El poeta.



El poeta, con gestos demorados, tomó asiento frente a su mesa de trabajo y, en su libreta de anodinas anotaciones, escribió el verso que había soñado. Con una bellísima Montblanc y acompañado de un hermoso rasgueo de patas de araña esculpió un verso. Los versos no son los mismos de otro modo, aclaró entre bisbiseos para ese otro desdeñoso yo que le acompañaba siempre. Después, atrajo hacia sí una gran pila de papeles, y con la ayuda de una máquina, comenzó a calcular tipos de interés, rentabilidades acumuladas y desviaciones numéricas y continuó haciéndolo durante el resto del día y, súbitamente, le asaltó la oscura idea de que también al día siguiente y al otro y al otro, calcularía más cifras interminables y que, aquel verso, quedaría huérfano y olvidado en su libreta hasta el día de su muerte que, claramente, premonizaba sobre su mesa de trabajo. Tras lo cual empezó a llorar.

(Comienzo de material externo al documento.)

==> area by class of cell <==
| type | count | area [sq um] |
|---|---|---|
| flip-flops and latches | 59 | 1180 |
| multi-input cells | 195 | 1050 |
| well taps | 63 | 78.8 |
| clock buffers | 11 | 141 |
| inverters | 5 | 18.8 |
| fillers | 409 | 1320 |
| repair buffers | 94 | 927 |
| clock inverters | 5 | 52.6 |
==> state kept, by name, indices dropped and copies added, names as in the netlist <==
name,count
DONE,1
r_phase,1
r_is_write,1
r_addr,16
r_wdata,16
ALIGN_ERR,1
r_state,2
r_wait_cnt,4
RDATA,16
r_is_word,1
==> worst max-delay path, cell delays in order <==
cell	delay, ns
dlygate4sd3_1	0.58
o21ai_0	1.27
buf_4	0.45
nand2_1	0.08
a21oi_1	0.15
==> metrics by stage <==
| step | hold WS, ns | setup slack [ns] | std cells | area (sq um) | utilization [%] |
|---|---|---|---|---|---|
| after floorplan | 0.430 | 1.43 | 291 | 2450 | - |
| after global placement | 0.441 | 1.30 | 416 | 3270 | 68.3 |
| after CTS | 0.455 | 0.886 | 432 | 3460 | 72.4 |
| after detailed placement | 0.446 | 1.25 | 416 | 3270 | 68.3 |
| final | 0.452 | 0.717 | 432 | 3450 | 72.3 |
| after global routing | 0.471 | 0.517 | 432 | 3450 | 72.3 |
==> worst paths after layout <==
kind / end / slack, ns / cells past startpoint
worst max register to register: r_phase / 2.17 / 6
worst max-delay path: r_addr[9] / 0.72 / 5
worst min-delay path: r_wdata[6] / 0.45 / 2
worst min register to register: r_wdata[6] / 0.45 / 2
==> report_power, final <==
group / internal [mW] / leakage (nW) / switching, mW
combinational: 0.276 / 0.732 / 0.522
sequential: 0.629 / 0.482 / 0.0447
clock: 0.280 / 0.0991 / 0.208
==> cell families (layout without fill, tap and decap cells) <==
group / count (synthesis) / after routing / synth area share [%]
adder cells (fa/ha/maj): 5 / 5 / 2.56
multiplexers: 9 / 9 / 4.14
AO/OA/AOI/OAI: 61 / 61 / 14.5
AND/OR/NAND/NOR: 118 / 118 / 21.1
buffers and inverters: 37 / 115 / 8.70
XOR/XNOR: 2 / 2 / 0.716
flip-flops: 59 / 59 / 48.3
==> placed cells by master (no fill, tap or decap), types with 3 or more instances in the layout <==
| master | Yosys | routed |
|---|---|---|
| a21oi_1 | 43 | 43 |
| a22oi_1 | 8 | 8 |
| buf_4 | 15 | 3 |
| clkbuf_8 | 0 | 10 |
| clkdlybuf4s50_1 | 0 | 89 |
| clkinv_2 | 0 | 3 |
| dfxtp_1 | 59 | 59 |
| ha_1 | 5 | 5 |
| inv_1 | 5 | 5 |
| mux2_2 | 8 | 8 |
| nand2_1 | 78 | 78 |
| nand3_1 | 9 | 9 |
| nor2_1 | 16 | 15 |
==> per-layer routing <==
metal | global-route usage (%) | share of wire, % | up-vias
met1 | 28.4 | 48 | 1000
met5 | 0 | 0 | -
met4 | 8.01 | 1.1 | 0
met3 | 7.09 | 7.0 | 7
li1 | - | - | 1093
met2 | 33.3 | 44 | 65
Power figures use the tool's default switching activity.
File: src/rtl/player1_recorder_pkg.sv
// Shared widths and state encoding for the player 1 recorder and its consumers.
package player1_recorder_pkg;

    localparam int DEF_SEQ_WIDTH = 18;
    localparam int DEF_LEN_WIDTH = 5;

    typedef enum logic [1:0] {
        S_IDLE   = 2'd0,
        S_RECORD = 2'd1,
        S_DONE   = 2'd2
    } p1_state_t;

endpackage

File: src/rtl/key_sync_edge.sv
// Two-flop synchronizer for an active-low key with a falling-edge press pulse.
module key_sync_edge (
    input  logic clock,
    input  logic reset,
    input  logic key_n,
    output logic level,
    output logic press
);

    logic meta;
    logic sync;
    logic sync_d;

    // Flops come out of reset at 1 so a released key never looks like a press.
    always_ff @(posedge clock) begin
        if (reset) begin
            meta   <= 1'b1;
            sync   <= 1'b1;
            sync_d <= 1'b1;
        end else begin
            meta   <= key_n;
            sync   <= meta;
            sync_d <= sync;
        end
    end

    assign level = sync;
    assign press = sync_d & ~sync;

endmodule

File: src/rtl/player1_recorder.sv
// Records Player 1's key samples (one per tick) and hands the sequence to player2.
module player1_recorder
    import player1_recorder_pkg::*;
#(
    parameter int SEQ_WIDTH = DEF_SEQ_WIDTH,
    parameter int LEN_WIDTH = DEF_LEN_WIDTH
) (
    input  logic                 clock,
    input  logic                 reset,
    input  logic                 tick,
    input  logic                 enable,
    input  logic                 value_input,
    input  logic                 finish_input,
    input  logic                 consume,
    output logic [SEQ_WIDTH-1:0] player1_value,
    output logic [LEN_WIDTH-1:0] p1_length,
    output logic                 p1_valid,
    output logic                 recording,
    output logic [SEQ_WIDTH-1:0] q
);

    p1_state_t            state;
    p1_state_t            state_next;
    logic [SEQ_WIDTH-1:0] sr;
    logic [SEQ_WIDTH-1:0] sr_next;
    logic [LEN_WIDTH-1:0] len;
    logic [LEN_WIDTH-1:0] len_next;
    logic [SEQ_WIDTH-1:0] value_reg;
    logic [LEN_WIDTH-1:0] length_reg;
    logic                 sample_take;
    logic                 full_next;
    logic                 value_level;
    logic                 value_press_unused;
    logic                 finish_level_unused;
    logic                 finish_press;

    key_sync_edge u_value_key (
        .clock (clock),
        .reset (reset),
        .key_n (value_input),
        .level (value_level),
        .press (value_press_unused)
    );

    key_sync_edge u_finish_key (
        .clock (clock),
        .reset (reset),
        .key_n (finish_input),
        .level (finish_level_unused),
        .press (finish_press)
    );

    // The tick sample is folded in before the finish decision, so a tick and a
    // finish in the same cycle both count.
    always_comb begin
        sample_take = (state == S_RECORD) && enable && tick &&
                      (len != LEN_WIDTH'(SEQ_WIDTH));
        sr_next     = sr;
        len_next    = len;
        if (sample_take) begin
            sr_next  = {sr[SEQ_WIDTH-2:0], ~value_level};
            len_next = len + LEN_WIDTH'(1);
        end
        full_next = (len_next == LEN_WIDTH'(SEQ_WIDTH));
    end

    always_ff @(posedge clock) begin
        if (reset) begin
            state <= S_IDLE;
        end else begin
            state <= state_next;
        end
    end

    always_comb begin
        state_next = state;
        case (state)
            S_IDLE: begin
                if (enable) state_next = S_RECORD;
            end
            S_RECORD: begin
                if (!enable) begin
                    state_next = S_IDLE;
                end else if ((finish_press && (len_next != '0)) || full_next) begin
                    state_next = S_DONE;
                end
            end
            S_DONE: begin
                if (consume) state_next = S_IDLE;
            end
            default: state_next = S_IDLE;
        endcase
    end

    always_ff @(posedge clock) begin
        if (reset) begin
            sr         <= '0;
            len        <= '0;
            value_reg  <= '0;
            length_reg <= '0;
        end else begin
            case (state)
                S_IDLE: begin
                    if (enable) begin
                        sr         <= '0;
                        len        <= '0;
                        value_reg  <= '0;
                        length_reg <= '0;
                    end
                end
                S_RECORD: begin
                    if (!enable) begin
                        sr         <= '0;
                        len        <= '0;
                        value_reg  <= '0;
                        length_reg <= '0;
                    end else begin
                        sr         <= sr_next;
                        len        <= len_next;
                        value_reg  <= sr_next;
                        length_reg <= len_next;
                    end
                end
                S_DONE: begin
                    if (consume) begin
                        sr         <= '0;
                        len        <= '0;
                        value_reg  <= '0;
                        length_reg <= '0;
                    end
                end
                default: begin
                    sr         <= '0;
                    len        <= '0;
                    value_reg  <= '0;
                    length_reg <= '0;
                end
            endcase
        end
    end

    always_comb begin
        p1_valid  = (state == S_DONE);
        recording = (state == S_RECORD);
    end

    assign player1_value = value_reg;
    assign p1_length     = length_reg;
    assign q             = sr;

endmodule
File: config.mk
export PLATFORM = sky130hd
export DESIGN_NAME = player1_recorder
export DESIGN_NICKNAME = d
export VERILOG_FILES = /design/src/rtl/player1_recorder_pkg.sv /design/src/rtl/key_sync_edge.sv /design/src/rtl/player1_recorder.sv
export SDC_FILE = /design/constraint.sdc
export NUM_CORES = 1
export LEC_CHECK = 0
export CAP_MARGIN = 40
export CORE_MARGIN = 5
export CORE_UTILIZATION = 48
export CTS_CLUSTER_DIAMETER = 200
export DETAILED_ROUTE_END_ITERATION = 8
export PLACE_DENSITY_LB_ADDON = 0.3
export SYNTH_ARGS = -nofsm -noshare
export SYNTH_HDL_FRONTEND = slang
export SYNTH_SLANG_ARGS = --single-unit
File: constraint.sdc
create_clock -name clock -period 4.2 [get_ports clock]
set_input_delay 0.84 -clock clock [delete_from_list [all_inputs] [get_ports clock]]
set_output_delay 0.84 -clock clock [all_outputs]
set_load 0.01 [all_outputs]
==> metrics, run 1 <==
initial core utilization 0.492; DR iter-0 viols 119; Post-Syn Nets 168; GR Util All Layers 0.168; Setup crit start kind primary input; Avg Cell Area, Syn 9.21 sq um; Cell variety after synth 41; Data arrival, critical path 2.61 ns; largest net degree at the start of global routing 27; hold path cells 1; maximum VDD drop 0.231 mV; Setup Skew 0.00955 ns; CTS tree done; first-pass GRT wire length 5550 microns; final layout net count 196; design area 1890 sq um; commonest non-fill, non-tap cell in the layout clkdlybuf4s50_1; worst r2r dst state[1]; number of CTS-inserted buffers 5; Synth Cell Area 1470 sq um; gp weighted congestion 0.884; Die Y 65.3 microns; Hold EP u_value_key.level; final WL 3320 microns; HP Start u_value_key.meta; most frequent cells in the layout clkdlybuf4s50_1 (49), dfxtp_1 (30), nor2_1 (23); Clock Sinks 30; Setup Slack @ Placement 1.50 ns; Setup CP Type primary input to flop; number of vias per cell 5.59; Die Footprint 4260 sq um; CTS root buffer clkbuf_4; FMAX 420 MHz; Mapped Cells 159; #FFs+latches synth 30; hpwl dp 2330 microns; core area 2980 sq um; setup TNS 0 ns; slowest cell on the critical path a2111oi_0; Reg clk slew, reported paths 0.10 ns; pwr dens 285 nW/um^2; Worst Tran Pin Value 0.610 ns; Area Growth Syn to Fin 29.0%; vias in the first global route 1167; final hold violations 0; crit end category flop; Slew Limit Fails 0; Seq/Total Area, Yosys 0.410; crit share post-route 0.567; Worst Hold Class flop to flop; reg-to-reg startpoint p1_length[1]; static leakage 0.652 nW; gr ovfl total 0; setup repair after global routing missed its margin no; clk buf depth 2; reg-to-reg slack, setup 2.04 ns; hold bufs inserted after CTS 0; Critical Path RT 4.43 ns; TritonRoute pass-1 iters 4; WL/cell 15.0 microns; Post-CTS Resized 0; I/O Pins 50; Clock Latency Late Sink 0.33 ns; Placed Area 1830 sq um; antenna cells 0; Critical Path Max Stage Delay 0.63 ns; initial antenna violation count 0; minimum clock period 2.38 ns; Routed Antenna Nets 0; H-tree depth 2; port buffer count 49; Max-Cap Viols 0; post-CTS setup repair buffer count 0; Synth warnings 0; vias post-DR 1236; number of remaining DRC errors 0; Final Worst Setup Slack 1.82 ns; final setup vio count 0; die width 65.3 microns; worst reg-to-reg path cell count 6; share of cells above drive strength 1 0.117; CP max FO 11; max-slew headroom at the worst pin 0.583; Critical Path, Cell by Cell clkdlybuf4s50_1, a2111oi_0, a31o_1, a311oi_2, a32o_1; Rows 20; status completed
[kinds of logic after synthesis]
kind of cell / Yosys count / synth area share
adder cells (fa/ha/maj): 2 / 0.0171
AND/OR/NAND/NOR: 50 / 0.190
buffers and inverters: 34 / 0.150
AO/OA/AOI/OAI: 42 / 0.227
XOR/XNOR: 1 / 0.00598
flip-flops: 30 / 0.410
[report_power, final]
group | total [mW] | leakage [nW] | switching [mW] | internal, mW
clock | 0.182 | 0.0343 | 0.102 | 0.0804
combinational | 0.0636 | 0.375 | 0.0351 | 0.0285
sequential | 0.293 | 0.243 | 0.00410 | 0.289
[through the flow]
step	power, mW	utilization	std cells	hold WS (ns)
2_1_floorplan	0.342	-	159	0.389
3_3_place_gp	0.358	0.604	212	0.394
3_5_place_dp	0.363	0.613	213	0.402
4_1_cts	0.546	0.635	221	0.424
5_1_grt	0.565	0.635	221	0.436
6_report	0.539	0.635	221	0.419
[worst max path at each step]
stage | startpoint | endpoint | slack, ns | cells after the start
floorplan | tick | state[1] | 2.13 | 5
global placement | enable | player1_value[2] | 1.62 | 5
detailed placement | tick | state[0] | 1.50 | 5
CTS | p1_length[4] | p1_length[4] | 1.84 | 1
global route | tick | state[0] | 1.69 | 5
finish | tick | state[1] | 1.82 | 5
[critical path, delay by kind of cell]
kind,cells,cell delay [ns]
AO/OA/AOI/OAI,4,1.19
buffers and inverters,1,0.58
[cell type report]
cell class / instances / area, sq um
clock buffer: 6 / 51.3
clock inverter: 2 / 12.5
fill: 251 / 1090
inverter: 4 / 15.0
multi-input combinational: 95 / 644
sequential: 30 / 601
tap: 33 / 41.3
timing repair buffer: 51 / 526
[flip-flops by register name (all words and copies together), names as in the netlist]
| name | cells |
|---|---|
| u_finish_key.meta | 1 |
| u_finish_key.sync_d | 1 |
| p1_length | 5 |
| u_value_key.level | 1 |
| u_finish_key.level | 1 |
| u_value_key.meta | 1 |
| state | 2 |
| player1_value | 18 |
[metal layers]
layer / share of wire / global-route usage / vias to the layer above / wire, microns
met4: 0.014 / 0.0622 / 0 / 48
met3: 0.058 / 0.0632 / 4 / 192
met5: 0 / 0 / - / 0
met1: 0.43 / 0.199 / 582 / 1430
met2: 0.50 / 0.274 / 41 / 1640
li1: - / - / 609 / -
[synth_stat cells]
master     count  share of area
dfxtp_1       30           0.41
nor2_1        23          0.059
buf_4         19          0.097
a22oi_1       17          0.087
or2_2          6          0.026
a21oi_1        5          0.017
buf_2          4          0.014
clkbuf_1       4          0.010
inv_1          4          0.010
a211oi_2       3          0.026
nand2_1        3         0.0077
o21ai_0        3          0.010
a211oi_1       2          0.010
a2bb2oi_1      2          0.012
a32o_1         2          0.014
and2b_1        2          0.010
and3_1         2         0.0085
buf_6          2          0.015
ha_1           2          0.017
nand4_1        2         0.0085
nand4b_1       2          0.012
a2111oi_0      1         0.0060
a311oi_1       1         0.0060
a311oi_2       1          0.010
a31o_1         1         0.0060
a31o_2         1         0.0060
and2_0         1         0.0043
and2_1         1         0.0043
and3b_1        1         0.0060
clkbuf_2       1         0.0034
nand2b_1       1         0.0043
nand3_1        1         0.0034
nand4bb_4      1          0.019
nor2b_1        1         0.0043
nor3_1         1         0.0034
nor4_1         1         0.0043
o2111ai_1      1         0.0060
o21bai_1       1         0.0051
o311ai_0       1         0.0060
or4_1          1         0.0051
xnor2_1        1         0.0060
Power figures use the tool's default switching activity.
==> run 2: changes to the inputs <==
- CORE_UTILIZATION: 48 -> 40
- clock period: 4.2 -> 2.1 ns (I/O delays scaled with it)
==> metrics, run 2 (synthesized netlist as in run 1, its figures left out) <==
status completed; Critical Path Most Common Cell a311oi_2; initial antenna violation count 0; slowest cell on the critical path dfxtp_1; number of placed cells counting well taps 240; I/O Pins 50; maximum VDD drop 0.326 mV; share of cells above drive strength 1 0.176; CTS tree done; Final Worst Setup Slack 0.109 ns; Critical Path RT 2.29 ns; Worst Hold Class flop to flop; Reg clk slew, reported paths 0.06 ns; HP Start u_value_key.meta; WL/cell 13.8 microns; crit share post-route 0.948; final layout net count 208; design area 2050 sq um; Setup CP Type flop to flop; family with the most delay on the worst path compound AO/OA/AOI/OAI gates; max FFs per register 18; GR Util met3 0.0403; Rows 22; die width 70.5 microns; FMAX 502 MHz; final WL 3410 microns; pwr dens 644 nW/um^2; Worst Tran Pin Value 0.571 ns; Clock Sinks 30; Max-Cap Viols 0; Die Footprint 4970 sq um; Critical Path Max Stage Delay 0.31 ns; Non-Filler Instances 247; Data arrival, critical path 2.18 ns; grt met1 use 0.165; final setup vio count 0; hold path cells 1; DR iter-0 viols 75; worst path bufs/invs 2; vias in the first global route 1190; number of vias per cell 5.14; vias post-DR 1270; Final Power 1.32 mW; core area 3610 sq um; GR Util All Layers 0.137; initial core utilization 0.406; hpwl dp 2520 microns; Setup Slack @ Placement -0.0834 ns; gr ovfl total 0; Critical Path, Cell by Cell inv_1, ha_1, nand4bb_4, and2_0, buf_4, a311oi_2, a311oi_2, a211oi_1; number of remaining DRC errors 0; Setup Skew 0.00484 ns; final hold violations 0; H-tree depth 2; static leakage 0.736 nW; TritonRoute pass-1 iters 6; most frequent cells in the layout clkdlybuf4s50_1 (49), dfxtp_1 (30), nor2_1 (23); largest net degree at the start of global routing 18; commonest non-fill, non-tap cell in the layout clkdlybuf4s50_1; Placed Area 1930 sq um; crit end category flop; worst reg-to-reg path cell count 8; Area Growth Syn to Fin 40.0%; Slew Limit Fails 0; Die Y 70.5 microns; GR peak layer met2; CP max FO 5; Finished Core Util 0.569; clk buf depth 2; antenna cells 0; Setup crit start kind flop; minimum clock period 1.99 ns; max-slew headroom at the worst pin 0.619; Levels on crit path 8; Worst Setup SP p1_length[0]; CTS root buffer clkbuf_8; reg-to-reg startpoint p1_length[0]; Clock Latency Late Sink 0.27 ns; setup repair after global routing missed its margin no; number of CTS-inserted buffers 5; gp weighted congestion 0.879; Routed Antenna Nets 0; port buffer count 49; routing usage on met2 0.225; first-pass GRT wire length 5540 microns
## run 2: layout make-up
| type | count | area, sq um |
|---|---|---|
| well taps | 48 | 60.1 |
| clock buffers | 6 | 82.6 |
| fillers | 327 | 1560 |
| repair buffers | 63 | 608 |
| flip-flops and latches | 30 | 601 |
| inverters | 4 | 15.0 |
| clock inverters | 1 | 30.0 |
| multi-input cells | 95 | 654 |
## run 2: power breakdown
group          switching [mW]  internal (mW)
Sequential            0.00706          0.578
Combinational          0.0791         0.0801
Clock                   0.198          0.379
## run 2: final timing paths
kind	endpoint	slack, ns
setup / recovery	state[0]	0.11
hold / removal	u_value_key.level	0.41
setup reg to reg	state[0]	0.11
hold reg to reg	u_value_key.level	0.41
## run 2: per-stage QoR
stage / TNS (ns) / hold WS [ns]
final: 0 / 0.405
after floorplan: 0 / 0.389
after global routing: 0 / 0.413
after CTS: 0 / 0.407
after global placement: -0.0795 / 0.394
after detailed placement: -1.01 / 0.393
## run 2: what timing repair did
item / CTS / global route
resized for setup: 0 / 2
buffers inserted: 0 / 0
hold buffers: 0 / 0
setup endpoints to repair: 0 / 19
endpoints found under the hold margin: 0 / 0
## run 2: layer usage
metal	vias up	wire, microns
met2	38	1750
met1	596	1420
met4	0	59
met5	-	0
met3	7	186
li1	629	-
==> patch: new RTL, config.mk and constraints of run 2 <==
Register the inputs `tick`, `enable`, `value_input`, `finish_input` and `consume` before use. The logic sees them one clock later.
--- a/src/rtl/player1_recorder.sv
+++ b/src/rtl/player1_recorder.sv
@@ -21,2 +21,16 @@
 
+    logic tick_q;
+    logic enable_q;
+    logic value_input_q;
+    logic finish_input_q;
+    logic consume_q;
+
+    always_ff @(posedge clock) begin
+        tick_q         <= tick;
+        enable_q       <= enable;
+        value_input_q  <= value_input;
+        finish_input_q <= finish_input;
+        consume_q      <= consume;
+    end
+
     p1_state_t            state;
@@ -39,3 +53,3 @@
         .reset (reset),
-        .key_n (value_input),
+        .key_n (value_input_q),
         .level (value_level),
@@ -47,3 +61,3 @@
         .reset (reset),
-        .key_n (finish_input),
+        .key_n (finish_input_q),
         .level (finish_level_unused),
@@ -55,3 +69,3 @@
     always_comb begin
-        sample_take = (state == S_RECORD) && enable && tick &&
+        sample_take = (state == S_RECORD) && enable_q && tick_q &&
                       (len != LEN_WIDTH'(SEQ_WIDTH));
@@ -78,6 +92,6 @@
             S_IDLE: begin
-                if (enable) state_next = S_RECORD;
+                if (enable_q) state_next = S_RECORD;
             end
             S_RECORD: begin
-                if (!enable) begin
+                if (!enable_q) begin
                     state_next = S_IDLE;
@@ -88,3 +102,3 @@
             S_DONE: begin
-                if (consume) state_next = S_IDLE;
+                if (consume_q) state_next = S_IDLE;
             end
@@ -103,3 +117,3 @@
                 S_IDLE: begin
-                    if (enable) begin
+                    if (enable_q) begin
                         sr         <= '0;
@@ -111,3 +125,3 @@
                 S_RECORD: begin
-                    if (!enable) begin
+                    if (!enable_q) begin
                         sr         <= '0;
@@ -124,3 +138,3 @@
                 S_DONE: begin
-                    if (consume) begin
+                    if (consume_q) begin
                         sr         <= '0;
Behaviour: not the same (Yosys sat finds a counterexample within 4 cycles, from zero or initial values and one cycle with reset high).
==> patch against run 2 <==
  * Utilization fell by 1.8 points
  * Final area fell by 0.24%
  * Sequential cell count rose by 5
  * Total power fell by 0.33%
  * Critical path type is now register to output pin
  * Routed wire length rose by 5.1%
  * Setup slack improved by 130 ps
  * First-iteration DRC count rose by 27%
  * Area after synthesis rose by 7.0%
  * Critical path depth fell by 6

Y todo este drama le trajo de nuevo la necesidad de escribir otro verso, todavía más hermoso y trágico y definitivo que el anterior, que rasgó en el papel rayado de su estúpida libreta y, calculó divisas, coeficientes de liquidez y procedimientos excepcionales del mercado financiero sin descanso cuadrándole todo al último céntimo, hasta que un sentimiento, ahora de profunda satisfacción, le obligó a anotar, antes de poder olvidarlo, un verso magnífico, redondo, sonoro, whitmaniano… y en fin, para qué aburrirles.